▶ [Exercise requirements]: Somewhere below, one line contains "Top area cells" and a later line contains "Commonest non-fill, non-tap". Output those two lines and everything between them exactly, and nothing else.
═══ Supplied records ═══
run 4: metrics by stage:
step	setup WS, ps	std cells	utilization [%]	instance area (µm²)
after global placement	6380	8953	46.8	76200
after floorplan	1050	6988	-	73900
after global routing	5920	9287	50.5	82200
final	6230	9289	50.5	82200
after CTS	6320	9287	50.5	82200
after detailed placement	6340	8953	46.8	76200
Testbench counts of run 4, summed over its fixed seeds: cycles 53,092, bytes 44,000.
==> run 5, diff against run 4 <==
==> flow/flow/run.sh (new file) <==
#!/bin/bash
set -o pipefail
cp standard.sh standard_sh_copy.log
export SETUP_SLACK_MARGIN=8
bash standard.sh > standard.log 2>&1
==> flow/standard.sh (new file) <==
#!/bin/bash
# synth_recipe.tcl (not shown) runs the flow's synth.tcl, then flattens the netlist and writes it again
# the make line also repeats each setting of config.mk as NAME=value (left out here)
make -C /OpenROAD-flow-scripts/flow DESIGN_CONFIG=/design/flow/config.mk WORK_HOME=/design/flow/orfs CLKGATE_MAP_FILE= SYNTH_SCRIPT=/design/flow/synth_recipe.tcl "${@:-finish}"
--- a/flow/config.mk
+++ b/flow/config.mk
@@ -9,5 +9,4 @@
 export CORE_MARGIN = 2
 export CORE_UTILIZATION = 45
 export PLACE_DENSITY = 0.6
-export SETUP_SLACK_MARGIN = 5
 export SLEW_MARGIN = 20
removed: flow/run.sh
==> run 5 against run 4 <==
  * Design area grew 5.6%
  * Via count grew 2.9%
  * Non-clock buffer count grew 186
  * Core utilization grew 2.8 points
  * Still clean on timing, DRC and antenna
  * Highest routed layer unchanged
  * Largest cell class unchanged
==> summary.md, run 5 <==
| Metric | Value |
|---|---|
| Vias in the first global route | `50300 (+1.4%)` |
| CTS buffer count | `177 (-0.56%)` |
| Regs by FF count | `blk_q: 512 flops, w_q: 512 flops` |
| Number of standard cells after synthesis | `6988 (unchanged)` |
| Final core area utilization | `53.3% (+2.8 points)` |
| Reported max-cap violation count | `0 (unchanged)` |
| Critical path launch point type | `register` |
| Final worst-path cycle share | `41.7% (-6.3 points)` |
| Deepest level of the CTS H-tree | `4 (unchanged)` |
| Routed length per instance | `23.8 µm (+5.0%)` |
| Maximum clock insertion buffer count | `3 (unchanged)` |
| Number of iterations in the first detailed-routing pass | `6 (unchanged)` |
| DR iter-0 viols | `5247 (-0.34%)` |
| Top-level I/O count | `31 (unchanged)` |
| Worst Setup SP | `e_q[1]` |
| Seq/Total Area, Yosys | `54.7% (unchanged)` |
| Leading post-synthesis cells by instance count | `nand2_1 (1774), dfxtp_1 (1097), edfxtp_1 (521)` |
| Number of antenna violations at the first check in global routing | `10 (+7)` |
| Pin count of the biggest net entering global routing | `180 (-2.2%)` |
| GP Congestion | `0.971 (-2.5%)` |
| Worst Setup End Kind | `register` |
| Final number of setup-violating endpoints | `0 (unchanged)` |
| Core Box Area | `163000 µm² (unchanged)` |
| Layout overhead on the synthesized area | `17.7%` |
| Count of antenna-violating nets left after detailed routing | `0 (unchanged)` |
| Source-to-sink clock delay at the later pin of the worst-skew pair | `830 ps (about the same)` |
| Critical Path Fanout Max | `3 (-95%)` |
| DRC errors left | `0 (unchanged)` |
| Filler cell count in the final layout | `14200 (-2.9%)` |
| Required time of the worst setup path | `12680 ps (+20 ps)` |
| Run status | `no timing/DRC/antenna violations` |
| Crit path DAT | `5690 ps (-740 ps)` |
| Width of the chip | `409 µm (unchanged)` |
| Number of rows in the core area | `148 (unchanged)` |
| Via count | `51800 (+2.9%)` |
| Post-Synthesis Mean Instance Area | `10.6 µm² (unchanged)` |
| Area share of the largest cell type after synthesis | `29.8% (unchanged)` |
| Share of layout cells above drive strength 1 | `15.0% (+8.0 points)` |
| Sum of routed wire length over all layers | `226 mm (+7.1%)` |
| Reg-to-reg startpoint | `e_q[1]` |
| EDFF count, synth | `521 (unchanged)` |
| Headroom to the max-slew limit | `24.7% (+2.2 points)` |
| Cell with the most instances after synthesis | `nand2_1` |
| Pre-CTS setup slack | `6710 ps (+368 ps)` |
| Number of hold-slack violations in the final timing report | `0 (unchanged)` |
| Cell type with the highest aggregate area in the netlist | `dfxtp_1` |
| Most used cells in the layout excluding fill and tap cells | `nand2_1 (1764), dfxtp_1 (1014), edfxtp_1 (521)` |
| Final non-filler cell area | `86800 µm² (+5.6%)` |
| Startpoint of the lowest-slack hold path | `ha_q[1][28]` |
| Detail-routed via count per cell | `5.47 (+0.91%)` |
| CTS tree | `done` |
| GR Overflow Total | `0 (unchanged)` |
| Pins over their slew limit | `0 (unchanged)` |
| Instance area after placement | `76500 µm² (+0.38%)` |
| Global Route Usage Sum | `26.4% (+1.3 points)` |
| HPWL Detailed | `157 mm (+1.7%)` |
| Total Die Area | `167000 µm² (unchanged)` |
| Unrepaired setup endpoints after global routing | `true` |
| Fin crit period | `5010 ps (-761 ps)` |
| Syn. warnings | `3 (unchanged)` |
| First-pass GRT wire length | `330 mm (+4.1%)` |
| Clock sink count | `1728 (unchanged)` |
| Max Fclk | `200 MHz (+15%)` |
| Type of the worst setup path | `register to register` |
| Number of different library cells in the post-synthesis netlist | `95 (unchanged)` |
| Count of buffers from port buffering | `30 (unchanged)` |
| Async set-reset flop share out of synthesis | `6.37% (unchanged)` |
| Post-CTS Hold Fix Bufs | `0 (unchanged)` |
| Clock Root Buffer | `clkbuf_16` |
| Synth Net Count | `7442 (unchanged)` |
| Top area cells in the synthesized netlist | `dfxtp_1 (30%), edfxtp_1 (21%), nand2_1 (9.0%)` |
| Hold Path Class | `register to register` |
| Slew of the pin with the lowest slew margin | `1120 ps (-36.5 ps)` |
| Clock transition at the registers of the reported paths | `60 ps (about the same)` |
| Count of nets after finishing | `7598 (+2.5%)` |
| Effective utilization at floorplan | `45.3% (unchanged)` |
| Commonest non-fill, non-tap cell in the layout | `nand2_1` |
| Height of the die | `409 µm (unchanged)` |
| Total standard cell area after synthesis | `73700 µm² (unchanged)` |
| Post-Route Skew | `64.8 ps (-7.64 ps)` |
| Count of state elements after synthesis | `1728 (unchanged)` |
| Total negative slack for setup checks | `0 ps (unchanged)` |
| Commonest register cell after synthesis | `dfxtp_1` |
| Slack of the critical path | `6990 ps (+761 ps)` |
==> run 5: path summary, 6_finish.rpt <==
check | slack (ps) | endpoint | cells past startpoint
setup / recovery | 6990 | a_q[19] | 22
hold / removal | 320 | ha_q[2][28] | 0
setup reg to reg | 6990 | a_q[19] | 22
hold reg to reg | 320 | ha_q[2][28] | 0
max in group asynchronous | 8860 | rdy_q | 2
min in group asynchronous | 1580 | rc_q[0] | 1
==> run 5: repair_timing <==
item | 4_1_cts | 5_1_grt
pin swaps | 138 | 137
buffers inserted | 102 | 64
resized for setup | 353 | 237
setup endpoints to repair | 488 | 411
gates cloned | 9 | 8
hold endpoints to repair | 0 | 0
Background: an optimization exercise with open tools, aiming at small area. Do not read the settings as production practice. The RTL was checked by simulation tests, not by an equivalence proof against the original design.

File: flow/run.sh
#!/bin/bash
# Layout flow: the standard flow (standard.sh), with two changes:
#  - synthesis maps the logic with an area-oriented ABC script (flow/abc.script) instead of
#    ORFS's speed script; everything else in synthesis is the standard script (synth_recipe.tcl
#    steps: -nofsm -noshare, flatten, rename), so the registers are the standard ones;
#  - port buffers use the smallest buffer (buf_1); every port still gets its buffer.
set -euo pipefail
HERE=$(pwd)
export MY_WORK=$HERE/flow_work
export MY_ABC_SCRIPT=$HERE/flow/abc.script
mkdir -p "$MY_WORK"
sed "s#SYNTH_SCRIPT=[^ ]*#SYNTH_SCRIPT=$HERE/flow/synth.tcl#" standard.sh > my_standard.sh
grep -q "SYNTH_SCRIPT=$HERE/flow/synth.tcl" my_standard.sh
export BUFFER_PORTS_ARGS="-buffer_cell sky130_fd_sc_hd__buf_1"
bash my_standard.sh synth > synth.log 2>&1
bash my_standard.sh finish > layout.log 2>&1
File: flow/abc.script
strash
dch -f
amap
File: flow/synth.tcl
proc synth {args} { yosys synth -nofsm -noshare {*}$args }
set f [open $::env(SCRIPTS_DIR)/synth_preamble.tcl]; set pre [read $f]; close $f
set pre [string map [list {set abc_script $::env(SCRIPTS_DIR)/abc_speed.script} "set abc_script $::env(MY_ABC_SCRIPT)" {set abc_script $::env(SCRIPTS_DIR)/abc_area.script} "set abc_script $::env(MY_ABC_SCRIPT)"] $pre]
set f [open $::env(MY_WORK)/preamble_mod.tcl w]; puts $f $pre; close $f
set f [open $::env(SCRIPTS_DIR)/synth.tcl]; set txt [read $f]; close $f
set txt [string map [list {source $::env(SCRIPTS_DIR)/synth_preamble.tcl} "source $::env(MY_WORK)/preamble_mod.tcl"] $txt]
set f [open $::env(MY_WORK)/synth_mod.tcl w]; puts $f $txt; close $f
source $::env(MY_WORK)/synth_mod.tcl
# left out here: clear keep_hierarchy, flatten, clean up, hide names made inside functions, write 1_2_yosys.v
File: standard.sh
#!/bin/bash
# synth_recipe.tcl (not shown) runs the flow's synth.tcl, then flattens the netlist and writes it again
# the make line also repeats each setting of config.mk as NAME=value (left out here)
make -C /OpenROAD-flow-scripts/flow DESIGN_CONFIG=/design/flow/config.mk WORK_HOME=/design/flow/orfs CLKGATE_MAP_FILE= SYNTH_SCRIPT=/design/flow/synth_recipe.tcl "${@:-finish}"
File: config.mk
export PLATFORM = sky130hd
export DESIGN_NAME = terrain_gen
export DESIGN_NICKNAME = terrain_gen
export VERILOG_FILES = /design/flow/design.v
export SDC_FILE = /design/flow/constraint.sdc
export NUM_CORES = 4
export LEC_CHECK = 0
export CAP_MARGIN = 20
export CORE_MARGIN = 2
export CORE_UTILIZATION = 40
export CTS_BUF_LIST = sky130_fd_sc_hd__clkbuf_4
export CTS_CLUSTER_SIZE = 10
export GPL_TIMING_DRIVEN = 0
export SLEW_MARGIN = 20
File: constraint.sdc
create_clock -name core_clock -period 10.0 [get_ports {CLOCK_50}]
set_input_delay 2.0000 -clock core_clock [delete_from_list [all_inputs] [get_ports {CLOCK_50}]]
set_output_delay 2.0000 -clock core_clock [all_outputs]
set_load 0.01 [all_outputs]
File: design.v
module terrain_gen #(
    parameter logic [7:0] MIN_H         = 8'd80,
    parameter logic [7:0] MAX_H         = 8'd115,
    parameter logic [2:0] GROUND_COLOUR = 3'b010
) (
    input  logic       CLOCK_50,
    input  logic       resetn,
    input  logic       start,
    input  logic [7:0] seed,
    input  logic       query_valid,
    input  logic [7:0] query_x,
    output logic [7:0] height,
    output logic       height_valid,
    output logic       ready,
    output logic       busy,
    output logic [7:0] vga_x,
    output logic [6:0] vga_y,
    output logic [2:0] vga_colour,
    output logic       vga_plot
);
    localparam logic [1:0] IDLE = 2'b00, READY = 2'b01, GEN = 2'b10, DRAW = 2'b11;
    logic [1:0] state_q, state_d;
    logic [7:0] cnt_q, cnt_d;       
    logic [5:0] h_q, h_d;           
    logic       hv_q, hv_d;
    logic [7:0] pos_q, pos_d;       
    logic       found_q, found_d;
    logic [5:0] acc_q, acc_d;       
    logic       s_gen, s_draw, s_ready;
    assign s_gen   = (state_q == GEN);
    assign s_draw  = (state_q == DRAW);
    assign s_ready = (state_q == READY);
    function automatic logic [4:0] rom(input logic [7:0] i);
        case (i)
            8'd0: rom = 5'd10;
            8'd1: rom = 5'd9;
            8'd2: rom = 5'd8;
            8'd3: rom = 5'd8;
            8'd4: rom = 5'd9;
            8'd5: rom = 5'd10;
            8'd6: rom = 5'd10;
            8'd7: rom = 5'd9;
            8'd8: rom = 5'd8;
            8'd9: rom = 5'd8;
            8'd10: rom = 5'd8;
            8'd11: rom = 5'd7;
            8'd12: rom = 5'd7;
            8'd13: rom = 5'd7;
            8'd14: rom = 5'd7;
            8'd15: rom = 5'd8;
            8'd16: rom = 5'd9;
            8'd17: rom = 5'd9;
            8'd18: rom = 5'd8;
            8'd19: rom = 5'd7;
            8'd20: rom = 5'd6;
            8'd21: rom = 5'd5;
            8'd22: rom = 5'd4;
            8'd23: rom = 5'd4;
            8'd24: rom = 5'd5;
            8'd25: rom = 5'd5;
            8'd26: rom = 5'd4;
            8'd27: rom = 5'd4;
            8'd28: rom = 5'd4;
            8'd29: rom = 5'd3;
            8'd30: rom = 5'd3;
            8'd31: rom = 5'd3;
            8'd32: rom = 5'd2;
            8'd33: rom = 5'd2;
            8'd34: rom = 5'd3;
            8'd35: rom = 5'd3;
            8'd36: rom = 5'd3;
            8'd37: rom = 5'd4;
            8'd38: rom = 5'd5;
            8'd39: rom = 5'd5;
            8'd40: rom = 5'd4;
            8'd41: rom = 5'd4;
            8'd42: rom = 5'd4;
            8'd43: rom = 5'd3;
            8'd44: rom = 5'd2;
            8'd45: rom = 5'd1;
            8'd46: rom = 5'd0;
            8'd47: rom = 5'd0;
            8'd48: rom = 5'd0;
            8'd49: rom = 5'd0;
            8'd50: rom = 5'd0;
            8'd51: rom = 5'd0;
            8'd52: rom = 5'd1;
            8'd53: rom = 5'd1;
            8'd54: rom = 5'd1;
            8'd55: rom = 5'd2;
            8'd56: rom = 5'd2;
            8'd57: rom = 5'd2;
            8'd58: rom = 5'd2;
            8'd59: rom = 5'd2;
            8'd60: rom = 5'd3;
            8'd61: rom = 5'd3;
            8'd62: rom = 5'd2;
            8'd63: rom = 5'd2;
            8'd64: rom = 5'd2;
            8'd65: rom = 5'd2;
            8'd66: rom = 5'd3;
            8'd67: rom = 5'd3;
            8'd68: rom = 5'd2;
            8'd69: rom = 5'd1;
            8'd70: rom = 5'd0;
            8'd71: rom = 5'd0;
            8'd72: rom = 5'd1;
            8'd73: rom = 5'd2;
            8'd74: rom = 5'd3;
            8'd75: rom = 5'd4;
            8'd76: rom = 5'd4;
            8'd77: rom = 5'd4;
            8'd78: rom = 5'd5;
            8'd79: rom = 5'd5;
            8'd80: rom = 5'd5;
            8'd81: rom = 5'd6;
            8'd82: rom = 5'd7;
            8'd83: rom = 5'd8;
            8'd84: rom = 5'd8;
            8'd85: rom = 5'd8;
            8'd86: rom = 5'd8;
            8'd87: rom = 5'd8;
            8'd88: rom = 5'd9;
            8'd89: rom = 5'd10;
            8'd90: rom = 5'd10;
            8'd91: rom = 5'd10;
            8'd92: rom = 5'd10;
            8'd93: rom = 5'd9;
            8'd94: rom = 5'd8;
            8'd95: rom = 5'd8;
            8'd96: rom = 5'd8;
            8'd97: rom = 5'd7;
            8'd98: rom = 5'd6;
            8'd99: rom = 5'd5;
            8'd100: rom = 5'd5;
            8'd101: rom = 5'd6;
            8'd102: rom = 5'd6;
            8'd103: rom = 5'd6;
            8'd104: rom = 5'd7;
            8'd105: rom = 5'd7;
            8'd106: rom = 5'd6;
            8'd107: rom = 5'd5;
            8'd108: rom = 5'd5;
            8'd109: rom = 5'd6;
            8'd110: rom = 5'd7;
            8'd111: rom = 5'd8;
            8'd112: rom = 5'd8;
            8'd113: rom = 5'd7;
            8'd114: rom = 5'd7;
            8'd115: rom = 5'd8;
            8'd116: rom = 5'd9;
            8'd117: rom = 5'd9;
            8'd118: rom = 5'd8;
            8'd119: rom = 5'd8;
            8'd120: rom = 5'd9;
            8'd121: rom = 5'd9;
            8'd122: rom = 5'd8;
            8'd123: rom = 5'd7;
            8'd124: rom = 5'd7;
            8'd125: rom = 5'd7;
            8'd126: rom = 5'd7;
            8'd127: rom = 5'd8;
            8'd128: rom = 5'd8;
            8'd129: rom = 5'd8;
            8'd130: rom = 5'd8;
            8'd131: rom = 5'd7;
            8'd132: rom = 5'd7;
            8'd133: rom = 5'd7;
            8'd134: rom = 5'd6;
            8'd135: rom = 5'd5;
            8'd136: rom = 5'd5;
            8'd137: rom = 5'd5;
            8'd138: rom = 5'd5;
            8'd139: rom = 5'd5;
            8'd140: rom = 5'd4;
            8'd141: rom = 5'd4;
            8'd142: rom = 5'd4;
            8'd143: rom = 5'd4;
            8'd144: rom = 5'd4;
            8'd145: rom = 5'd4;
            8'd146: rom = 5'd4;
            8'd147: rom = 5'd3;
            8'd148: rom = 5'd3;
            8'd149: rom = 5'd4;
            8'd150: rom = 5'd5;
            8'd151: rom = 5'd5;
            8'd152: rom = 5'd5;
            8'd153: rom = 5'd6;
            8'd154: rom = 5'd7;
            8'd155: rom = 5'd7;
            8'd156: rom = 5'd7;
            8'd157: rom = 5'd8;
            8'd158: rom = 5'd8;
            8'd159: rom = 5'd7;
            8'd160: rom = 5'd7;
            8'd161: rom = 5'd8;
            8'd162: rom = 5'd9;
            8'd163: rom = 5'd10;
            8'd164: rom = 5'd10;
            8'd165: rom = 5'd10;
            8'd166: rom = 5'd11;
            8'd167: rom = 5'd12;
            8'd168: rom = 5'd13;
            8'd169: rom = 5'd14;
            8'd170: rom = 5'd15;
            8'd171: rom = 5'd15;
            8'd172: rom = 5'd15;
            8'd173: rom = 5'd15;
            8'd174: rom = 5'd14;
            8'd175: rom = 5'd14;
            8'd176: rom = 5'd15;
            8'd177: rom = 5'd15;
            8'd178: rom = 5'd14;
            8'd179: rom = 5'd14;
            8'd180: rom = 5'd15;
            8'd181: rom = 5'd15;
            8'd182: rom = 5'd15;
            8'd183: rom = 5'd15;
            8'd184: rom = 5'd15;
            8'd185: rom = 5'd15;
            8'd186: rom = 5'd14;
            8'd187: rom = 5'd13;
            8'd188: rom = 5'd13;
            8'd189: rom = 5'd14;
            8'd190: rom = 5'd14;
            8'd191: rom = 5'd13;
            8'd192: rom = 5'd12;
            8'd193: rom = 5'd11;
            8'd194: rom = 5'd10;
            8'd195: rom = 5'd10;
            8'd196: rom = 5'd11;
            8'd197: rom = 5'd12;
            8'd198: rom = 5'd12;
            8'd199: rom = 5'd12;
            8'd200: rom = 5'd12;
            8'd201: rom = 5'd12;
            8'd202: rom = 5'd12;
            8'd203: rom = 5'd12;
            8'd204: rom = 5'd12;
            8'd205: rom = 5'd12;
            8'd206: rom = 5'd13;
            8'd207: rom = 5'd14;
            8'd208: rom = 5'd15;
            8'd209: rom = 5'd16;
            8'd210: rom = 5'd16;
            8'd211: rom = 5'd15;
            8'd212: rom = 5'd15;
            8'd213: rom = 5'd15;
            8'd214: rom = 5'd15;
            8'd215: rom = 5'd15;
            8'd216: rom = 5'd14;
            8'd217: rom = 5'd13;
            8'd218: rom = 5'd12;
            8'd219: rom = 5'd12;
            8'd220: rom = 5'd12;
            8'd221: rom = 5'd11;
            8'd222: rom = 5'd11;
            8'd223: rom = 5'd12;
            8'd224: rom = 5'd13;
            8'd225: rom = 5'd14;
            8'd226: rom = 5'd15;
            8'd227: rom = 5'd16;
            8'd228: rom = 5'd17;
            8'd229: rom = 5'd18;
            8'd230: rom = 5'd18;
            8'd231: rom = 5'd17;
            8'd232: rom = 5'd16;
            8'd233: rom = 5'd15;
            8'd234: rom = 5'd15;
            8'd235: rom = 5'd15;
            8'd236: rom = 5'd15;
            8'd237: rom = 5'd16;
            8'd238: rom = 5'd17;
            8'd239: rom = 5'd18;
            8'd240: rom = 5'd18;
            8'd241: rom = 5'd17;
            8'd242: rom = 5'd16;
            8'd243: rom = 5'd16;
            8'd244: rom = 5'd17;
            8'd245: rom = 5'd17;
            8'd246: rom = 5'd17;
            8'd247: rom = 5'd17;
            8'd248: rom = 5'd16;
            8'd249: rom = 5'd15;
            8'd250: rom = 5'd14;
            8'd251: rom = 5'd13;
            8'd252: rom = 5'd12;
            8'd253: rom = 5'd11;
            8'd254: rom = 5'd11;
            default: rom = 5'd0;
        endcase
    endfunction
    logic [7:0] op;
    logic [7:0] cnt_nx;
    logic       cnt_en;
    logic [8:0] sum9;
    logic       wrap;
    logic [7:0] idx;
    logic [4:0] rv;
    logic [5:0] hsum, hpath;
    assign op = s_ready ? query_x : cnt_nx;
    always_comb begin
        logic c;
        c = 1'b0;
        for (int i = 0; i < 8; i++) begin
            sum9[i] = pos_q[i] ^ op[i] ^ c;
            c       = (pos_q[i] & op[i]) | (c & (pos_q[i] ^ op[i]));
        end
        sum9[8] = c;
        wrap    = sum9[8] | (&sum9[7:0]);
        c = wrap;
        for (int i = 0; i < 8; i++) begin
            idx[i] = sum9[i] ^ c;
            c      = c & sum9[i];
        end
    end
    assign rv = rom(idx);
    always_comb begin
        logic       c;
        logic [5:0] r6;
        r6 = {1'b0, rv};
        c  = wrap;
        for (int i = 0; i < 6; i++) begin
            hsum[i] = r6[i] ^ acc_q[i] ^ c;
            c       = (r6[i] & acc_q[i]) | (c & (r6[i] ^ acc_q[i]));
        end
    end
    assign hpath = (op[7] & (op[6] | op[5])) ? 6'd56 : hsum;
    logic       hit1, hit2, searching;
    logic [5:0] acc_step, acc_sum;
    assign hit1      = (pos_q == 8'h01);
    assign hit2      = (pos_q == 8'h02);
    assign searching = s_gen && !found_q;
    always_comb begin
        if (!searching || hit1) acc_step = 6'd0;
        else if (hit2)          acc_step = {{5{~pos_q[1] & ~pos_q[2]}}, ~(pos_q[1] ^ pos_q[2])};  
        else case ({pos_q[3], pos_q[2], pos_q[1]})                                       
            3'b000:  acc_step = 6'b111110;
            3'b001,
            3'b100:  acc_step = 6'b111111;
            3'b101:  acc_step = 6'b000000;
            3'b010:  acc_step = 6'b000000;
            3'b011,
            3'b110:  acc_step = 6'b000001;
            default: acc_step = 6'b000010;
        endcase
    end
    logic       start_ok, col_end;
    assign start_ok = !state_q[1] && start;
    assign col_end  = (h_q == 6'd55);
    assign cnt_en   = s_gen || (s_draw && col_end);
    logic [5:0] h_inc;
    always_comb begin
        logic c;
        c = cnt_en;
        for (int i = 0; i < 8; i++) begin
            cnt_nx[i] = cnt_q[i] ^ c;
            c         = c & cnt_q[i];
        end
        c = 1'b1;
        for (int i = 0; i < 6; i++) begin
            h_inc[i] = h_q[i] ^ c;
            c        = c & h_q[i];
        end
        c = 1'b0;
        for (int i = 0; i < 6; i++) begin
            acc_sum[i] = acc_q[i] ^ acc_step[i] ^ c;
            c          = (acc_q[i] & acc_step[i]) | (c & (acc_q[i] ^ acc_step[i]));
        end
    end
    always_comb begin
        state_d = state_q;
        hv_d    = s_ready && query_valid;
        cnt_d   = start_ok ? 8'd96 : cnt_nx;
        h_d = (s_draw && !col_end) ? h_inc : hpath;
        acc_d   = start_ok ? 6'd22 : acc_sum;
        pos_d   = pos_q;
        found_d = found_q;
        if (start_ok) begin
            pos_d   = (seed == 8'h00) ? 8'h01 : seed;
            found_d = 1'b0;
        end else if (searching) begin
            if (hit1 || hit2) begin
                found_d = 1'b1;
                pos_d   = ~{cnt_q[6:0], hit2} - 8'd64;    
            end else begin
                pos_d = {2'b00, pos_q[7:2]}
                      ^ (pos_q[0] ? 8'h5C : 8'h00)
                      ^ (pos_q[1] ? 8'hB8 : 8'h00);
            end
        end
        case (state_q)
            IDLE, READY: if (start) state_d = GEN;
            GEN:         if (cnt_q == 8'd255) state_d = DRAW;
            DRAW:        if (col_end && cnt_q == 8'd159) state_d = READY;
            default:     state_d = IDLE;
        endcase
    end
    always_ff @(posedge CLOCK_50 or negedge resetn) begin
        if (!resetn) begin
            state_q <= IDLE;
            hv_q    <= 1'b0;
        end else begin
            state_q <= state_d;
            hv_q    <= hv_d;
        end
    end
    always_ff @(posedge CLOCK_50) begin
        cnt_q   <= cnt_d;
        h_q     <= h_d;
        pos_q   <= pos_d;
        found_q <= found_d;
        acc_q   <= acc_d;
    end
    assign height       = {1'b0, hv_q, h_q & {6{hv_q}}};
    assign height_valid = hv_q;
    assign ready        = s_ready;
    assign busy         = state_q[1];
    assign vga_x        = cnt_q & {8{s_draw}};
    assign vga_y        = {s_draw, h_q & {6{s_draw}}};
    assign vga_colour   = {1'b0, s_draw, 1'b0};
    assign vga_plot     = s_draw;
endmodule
═══
▶ [Written solution]:
| Top area cells in the synthesized netlist | `dfxtp_1 (30%), edfxtp_1 (21%), nand2_1 (9.0%)` |
| Hold Path Class | `register to register` |
| Slew of the pin with the lowest slew margin | `1120 ps (-36.5 ps)` |
| Clock transition at the registers of the reported paths | `60 ps (about the same)` |
| Count of nets after finishing | `7598 (+2.5%)` |
| Effective utilization at floorplan | `45.3% (unchanged)` |
| Commonest non-fill, non-tap cell in the layout | `nand2_1` |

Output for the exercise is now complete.